After months of on going construction, Tesla’s giant Gigafactory located in Sparks, Nevada invited guests and members of journalism for a celebratory grand opening occasion recently. To be exact, it will still take a couple of more years before building and construction on the factory is completed, but Tesla was comfy enough with the development it has already made to give the world a little a glimpse inside the enormous structure.
While the opening of a factory may appear uneventful if not completely boring in a basic sense, Tesla’s Gigafactory is anything however common. Aside from being a physically remarkable structure, the Gigafactory’s presence in and of itself is plays an important role in Tesla’s mission to produce over 500,000 cars each year by 2020. To fulfill that wish, Tesla requires a whole lot of batteries; and due to the fact that no company on earth can handle the level of battery production Tesla needed, the company up and decided to develop its own battery factory, an enormous structure called the Gigafactory.

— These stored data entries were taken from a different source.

`src/rtl/dmem_pkg.sv`:
```
// Shared types and default widths for the data-memory arbiter.
// Included by the arbiter top and its response register.
package dmem_pkg;

    localparam int unsigned DMEM_ADDR_W  = 10;
    localparam int unsigned DMEM_DATA_W  = 32;
    localparam int unsigned DMEM_BMASK_W = DMEM_DATA_W / 8;

    typedef enum logic {
        ARB   = 1'b0,
        LOCK1 = 1'b1
    } arb_state_e;

    typedef struct packed {
        logic [DMEM_ADDR_W-1:0]  addr;
        logic [DMEM_DATA_W-1:0]  wdata;
        logic [DMEM_BMASK_W-1:0] bmask;
        logic                    wren;
    } mem_req_t;

    localparam mem_req_t MEM_REQ_IDLE = '0;

    // Bundle one master's request fields into a memory request.
    function automatic mem_req_t make_req(
        input logic [DMEM_ADDR_W-1:0]  addr,
        input logic [DMEM_DATA_W-1:0]  wdata,
        input logic [DMEM_BMASK_W-1:0] bmask,
        input logic                    wren
    );
        mem_req_t r;
        r.addr  = addr;
        r.wdata = wdata;
        r.bmask = bmask;
        r.wren  = wren;
        return r;
    endfunction

endpackage

```
`src/rtl/dmem_arbiter_rsp.sv`:
```
// Per-master read-response register: captures memory read data one cycle
// after a granted read and strobes rvalid for exactly that cycle.
module dmem_arbiter_rsp
    import dmem_pkg::*;
#(
    parameter int unsigned DATA_W = DMEM_DATA_W
) (
    input  logic              i_clk,
    input  logic              i_reset,
    input  logic              i_rd_fire,
    input  logic [DATA_W-1:0] i_mem_rdata,
    output logic              o_rvalid,
    output logic [DATA_W-1:0] o_rdata
);

    always_ff @(posedge i_clk or posedge i_reset) begin
        if (i_reset) begin
            o_rvalid <= 1'b0;
            o_rdata  <= '0;
        end else begin
            o_rvalid <= i_rd_fire;
            if (i_rd_fire) begin
                o_rdata <= i_mem_rdata;
            end
        end
    end

endmodule

```
`src/rtl/dmem_arbiter.sv`:
```
// Two-master arbiter for the single-port data memory: fixed priority to the
// LSU (M0), starvation-bounded access and burst locking for the loader (M1).
module dmem_arbiter
    import dmem_pkg::*;
#(
    parameter int unsigned ADDR_W     = DMEM_ADDR_W,
    parameter int unsigned DATA_W     = DMEM_DATA_W,
    parameter int unsigned STARVE_MAX = 4
) (
    input  logic                i_clk,
    input  logic                i_reset,

    input  logic                i_m0_req,
    input  logic [ADDR_W-1:0]   i_m0_addr,
    input  logic [DATA_W-1:0]   i_m0_wdata,
    input  logic [DATA_W/8-1:0] i_m0_bmask,
    input  logic                i_m0_wren,
    output logic                o_m0_gnt,
    output logic                o_m0_rvalid,
    output logic [DATA_W-1:0]   o_m0_rdata,

    input  logic                i_m1_req,
    input  logic [ADDR_W-1:0]   i_m1_addr,
    input  logic [DATA_W-1:0]   i_m1_wdata,
    input  logic [DATA_W/8-1:0] i_m1_bmask,
    input  logic                i_m1_wren,
    input  logic                i_m1_lock,
    output logic                o_m1_gnt,
    output logic                o_m1_rvalid,
    output logic [DATA_W-1:0]   o_m1_rdata,

    output logic [ADDR_W-1:0]   o_mem_addr,
    output logic [DATA_W-1:0]   o_mem_wdata,
    output logic [DATA_W/8-1:0] o_mem_bmask,
    output logic                o_mem_wren,
    input  logic [DATA_W-1:0]   i_mem_rdata
);

    localparam int unsigned BMASK_W = DATA_W / 8;
    localparam int unsigned CNT_W   = $clog2(STARVE_MAX + 1);
    localparam logic [CNT_W-1:0] CNT_MAX = CNT_W'(STARVE_MAX);

    arb_state_e       state;
    arb_state_e       state_nxt;
    logic [CNT_W-1:0] starve_cnt;
    logic             m0_win;
    logic             m1_win;
    mem_req_t         m0_bus;
    mem_req_t         m1_bus;
    mem_req_t         mem_bus;

    assign m0_bus = make_req(DMEM_ADDR_W'(i_m0_addr), DMEM_DATA_W'(i_m0_wdata),
                             DMEM_BMASK_W'(i_m0_bmask), i_m0_wren);
    assign m1_bus = make_req(DMEM_ADDR_W'(i_m1_addr), DMEM_DATA_W'(i_m1_wdata),
                             DMEM_BMASK_W'(i_m1_bmask), i_m1_wren);

    // State register.
    always_ff @(posedge i_clk or posedge i_reset) begin
        if (i_reset) begin
            state <= ARB;
        end else begin
            state <= state_nxt;
        end
    end

    // Next state: a locked M1 grant opens a burst that lasts until lock drops.
    always_comb begin
        state_nxt = state;
        case (state)
            ARB: begin
                if (m1_win && i_m1_lock) begin
                    state_nxt = LOCK1;
                end
            end
            LOCK1: begin
                if (!i_m1_lock) begin
                    state_nxt = ARB;
                end
            end
            default: state_nxt = ARB;
        endcase
    end

    // Grant decision and memory-port mux.
    always_comb begin
        m0_win  = 1'b0;
        m1_win  = 1'b0;
        mem_bus = MEM_REQ_IDLE;
        case (state)
            ARB: begin
                if (i_m1_req && (starve_cnt == CNT_MAX)) begin
                    m1_win = 1'b1;
                end else if (i_m0_req) begin
                    m0_win = 1'b1;
                end else if (i_m1_req) begin
                    m1_win = 1'b1;
                end
            end
            LOCK1: begin
                m1_win = i_m1_req;
            end
            default: begin
                m0_win = 1'b0;
                m1_win = 1'b0;
            end
        endcase
        if (m0_win) begin
            mem_bus = m0_bus;
        end else if (m1_win) begin
            mem_bus = m1_bus;
        end
        // A write must never reach the array while reset is held.
        if (i_reset) begin
            mem_bus.wren = 1'b0;
        end
    end

    assign o_m0_gnt    = m0_win;
    assign o_m1_gnt    = m1_win;
    assign o_mem_addr  = ADDR_W'(mem_bus.addr);
    assign o_mem_wdata = DATA_W'(mem_bus.wdata);
    assign o_mem_bmask = BMASK_W'(mem_bus.bmask);
    assign o_mem_wren  = mem_bus.wren;

    // Counts consecutive arbitration cycles in which M1 asked and lost.
    always_ff @(posedge i_clk or posedge i_reset) begin
        if (i_reset) begin
            starve_cnt <= '0;
        end else if (!i_m1_req || m1_win) begin
            starve_cnt <= '0;
        end else if ((state == ARB) && (starve_cnt != CNT_MAX)) begin
            starve_cnt <= starve_cnt + CNT_W'(1);
        end
    end

    dmem_arbiter_rsp #(
        .DATA_W (DATA_W)
    ) u_rsp_m0 (
        .i_clk       (i_clk),
        .i_reset     (i_reset),
        .i_rd_fire   (m0_win && !i_m0_wren),
        .i_mem_rdata (i_mem_rdata),
        .o_rvalid    (o_m0_rvalid),
        .o_rdata     (o_m0_rdata)
    );

    dmem_arbiter_rsp #(
        .DATA_W (DATA_W)
    ) u_rsp_m1 (
        .i_clk       (i_clk),
        .i_reset     (i_reset),
        .i_rd_fire   (m1_win && !i_m1_wren),
        .i_mem_rdata (i_mem_rdata),
        .o_rvalid    (o_m1_rvalid),
        .o_rdata     (o_m1_rdata)
    );

endmodule

```
`config.mk`:
```
export PLATFORM = sky130hd
export DESIGN_NAME = dmem_arbiter
export DESIGN_NICKNAME = d
export VERILOG_FILES = /design/src/rtl/dmem_pkg.sv /design/src/rtl/dmem_arbiter_rsp.sv /design/src/rtl/dmem_arbiter.sv
export SDC_FILE = /design/constraint.sdc
export NUM_CORES = 1
export LEC_CHECK = 0
export BUFFER_PORTS_ARGS = -buffer_cell sky130_fd_sc_hd__buf_2
export CORE_AREA = 2 2 95 97
export CTS_BUF_LIST = sky130_fd_sc_hd__clkbuf_4 sky130_fd_sc_hd__clkbuf_8
export DETAILED_ROUTE_END_ITERATION = 10
export DIE_AREA = 0 0 97 99
export GPL_TIMING_DRIVEN = 0
export PLACE_DENSITY = 0.86
export SLEW_MARGIN = 20
export SYNTH_ARGS = -nofsm -noshare
export SYNTH_HDL_FRONTEND = slang
export SYNTH_SLANG_ARGS = --single-unit
```
`constraint.sdc`:
```
create_clock -name i_clk -period 2.4 [get_ports i_clk]
set_clock_uncertainty 0.05 [all_clocks]
set_input_delay 0.12 -clock i_clk [delete_from_list [all_inputs] [get_ports i_clk]]
set_output_delay 0.12 -clock i_clk [all_outputs]
set_load 0.01 [all_outputs]
```
==> results_dict.tcl <==
set metrics [dict create \
    status "finished, final reports clean" \
    criticalPathCategory "flip-flop to output port" \
    port_buffers 245 \
    chipHeight_um 99 \
    std_cell_rows 34 \
    syn_nets 353 \
    grt_start_max_net_pins 42 \
    syn_area_per_cell_um2 14.7 \
    core_um2 8550 \
    die_w_um 97 \
    cts_sinks 70 \
    drc 0 \
    synth_top_area_share_pct 54.2 \
    fin_ws_ns 0.279 \
    whs_ns 0.0502 \
    tns_ns 0 \
    post-synth-top-area-cell "dfrtp_1" \
    syn2layout_area_growth_pct 60.5 \
    cts_buffer_depth 2 \
    dp_slack_ns 0.586 \
    final_cells 625 \
    hpwlAfterDp_mm 8.45 \
    dp_cells 574 \
    period_share_pct 88.4 \
    wire_per_inst_um 18.0 \
    cts_root_buf "clkbuf_8" \
    vias 3132 \
    crit_arrival_ns 1.95 \
    ir_worst_vdd_uv 592 \
    critPathLaunchType "flip-flop" \
    dieArea_um2 9600 \
    r2r_start "starve_cnt[0]$_DFFE_PP0P_" \
    syn_area_um2 3230 \
    cts_tree "done" \
    hold_viol_final 0 \
    place_congestion 0.886 \
    finalNetCount 644 \
    grt_pass1_wl_mm 17.0 \
    n_fill_cell 689 \
    end_kind "output port" \
    cts_setup_buffers 0 \
    drt_pass1_iterations 4 \
    clock_latency_ns 0.33 \
    ys.warnings.count 0 \
    drv_slew 0 \
    fmax_mhz 472 \
    track_usage_pct 22.4 \
    cts-buffers-inserted 9 \
    synth_cells 220 \
    yosys-top-cells-area "dfrtp_1, mux2_2, a22o_1" \
    p_per_area_nw_per_um2 702 \
    startpoint "starve_cnt[0]$_DFFE_PP0P_" \
    seq_area_frac_synth_pct 54.2 \
    overflow 0 \
    start_util_pct 37.8 \
    grt_setup_unrepaired "false" \
    maxCapViolations 0 \
    cellLeakagePower_nw 2.74 \
    crit_required_ns 2.23 \
    multi_input_area_um2 1290 \
    yosys_register_bits 70 \
    grt_pass1_vias 3167 \
    min_path_type "input port to flip-flop" \
    final_antenna_net_count 0 \
    synth_cell_types 24 \
    maxSlewHeadroom_pct 73.4 \
    drive_above_1_share_pct 65.5 \
    h-tree-depth 3 \
    path_clk_slew_ns 0.08 \
    tightestPinTransition_ns 0.399 \
    antenna_found_initial 1 \
    hp-start "i_m1_req" \
    finalCriticalPeriod_ns 2.12 \
    final-seq-area_um2 1750 \
    total_power_mw 3.64 \
    via_per_inst 5.01 \
    ios 246 \
    drt_iter0_markers 57 \
    wl_mm 11.3 \
    crit_path_max_fanout 10 \
    setup_violations 0 \
]
## cell usage after synthesis
library cell and count:
a21boi_0 1, a21boi_2 1, a21oi_4 1, a22o_1 46, a32o_1 1, and2_1 1, and3_1 3, buf_2 2
buf_4 1, buf_6 14, dfrtp_1 70, ha_1 2, inv_1 4, mux2_1 11, mux2_2 53, nand2_1 1
nand2_2 1, nand2b_1 1, nand3_1 1, nor2b_1 1, nor2b_4 1, nor3b_2 1, o21a_1 1, xor2_1 1
## logic make-up after synthesis
family	after synthesis	synth area share [%]
buffers and inverters	21	5.89
flip-flops	70	54.2
adder cells (fa/ha/maj)	2	0.774
XOR/XNOR	1	0.271
AND/OR/NAND/NOR	11	2.44
AO/OA/AOI/OAI	51	14.1
multiplexers	64	22.3
## layer usage
layer	vias up	track usage [%]	share of wire, %
met2	163	38.9	53
met5	-	0	0
met1	1540	27.5	39
met4	0	7.37	2.0
met3	20	5.60	6.6
li1	1409	-	-
## path summary, 6_finish.rpt
| check | slack [ns] | end | cells past startpoint |
|---|---|---|---|
| worst max-delay path | 0.28 | o_mem_wdata[20] | 8 |
| worst min-delay path | 0.05 | starve_cnt[2]$_DFFE_PP0P_ | 2 |
| worst max register to register | 0.62 | u_rsp_m1.o_rdata[23]$_DFFE_PP0P_ | 6 |
| worst min register to register | 0.45 | u_rsp_m1.o_rdata[25]$_DFFE_PP0P_ | 1 |
| max in group asynchronous | 1.44 | u_rsp_m1.o_rdata[18]$_DFFE_PP0P_ | 4 |
| min in group asynchronous | 0.30 | starve_cnt[2]$_DFFE_PP0P_ | 3 |
## worst max-delay path, cell delays in order, from the launching register on
cell and delay, ns:
dfrtp_1 0.39, inv_1 0.07, ha_1 0.16, nand2_1 0.13
a21boi_2 0.19, buf_4 0.21, buf_6 0.16, a22o_1 0.17
buf_2 0.14
## power breakdown
group          switching, mW  internal [mW]  leakage (nW)
clock network          0.501          0.602         0.112
logic                  0.495          0.546          1.79
registers              0.107           1.39         0.834
## final cells by class
cell class	count	share of cell area, %
clock inverters	7	2.03
flip-flops and latches	70	33.8
inverters	4	0.338
well taps	108	2.61
clock buffers	9	2.39
repair buffers	280	30.6
multi-input cells	129	24.8
plain buffers	17	3.38
diodes	1	0.0483
## placed cells by master (no fill, tap or decap), drive strengths merged, types with 2 or more instances in the layout
cell type	count
mux2	64
inv	7
nor2b	2
buf	263
dlygate4sd3	34
bufinv	2
and3	3
ha	2
nand2	2
a21boi	2
a22o	46
clkbuf	9
dfrtp	70
## stage by stage
step	util [%]	instance area [um2]
after global placement	53.7	4590
after detailed placement	54.0	4610
after CTS	60.6	5180
final	60.7	5190
after floorplan	-	3230
after global routing	60.7	5190
## registers in the layout, summed over array words and instances, names as in the netlist
signal,flops
state,1
u_rsp_m0.o_rdata,32
u_rsp_m1.o_rvalid,1
starve_cnt,3
u_rsp_m1.o_rdata,32
u_rsp_m0.o_rvalid,1
## timing repair
item                       CTS  global route
hold buffers                34             0
hold endpoints to repair    92             0
resized for setup            0             0
setup endpoints to repair    0             0
Note: power is estimated with default switching activity, not from simulation.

Construction of Gigafactory will cost $5 billion. Building and construction began in early in mid-May of 2014. Tesla now utilizes 1,000 employees who are on the task, seven days a week on 2 shifts in an effort to begin producing lithium-ion cells by late 2016. Factory will run on 100% renewable resource. Gigafactory will employ 6,500 employees by the year of 2020.
If all goes according to strategy, the Gigafactory will ultimately double the present level of worldwide lithium-ion battery production.
The Gigafactory will be the biggest structure on the planet The Gigafactory measures in at 5.5 million square feet, easily making it the greatest structure worldwide when it comes to physical footprint. The closest structure to the Gigafactory is Boeing’s Everett factory in Washington state with a square video footage of about 4.3 million.
To put the size of the Gigafactory into viewpoint, the following chart thanks to Visual Capitalist lays things out clearly.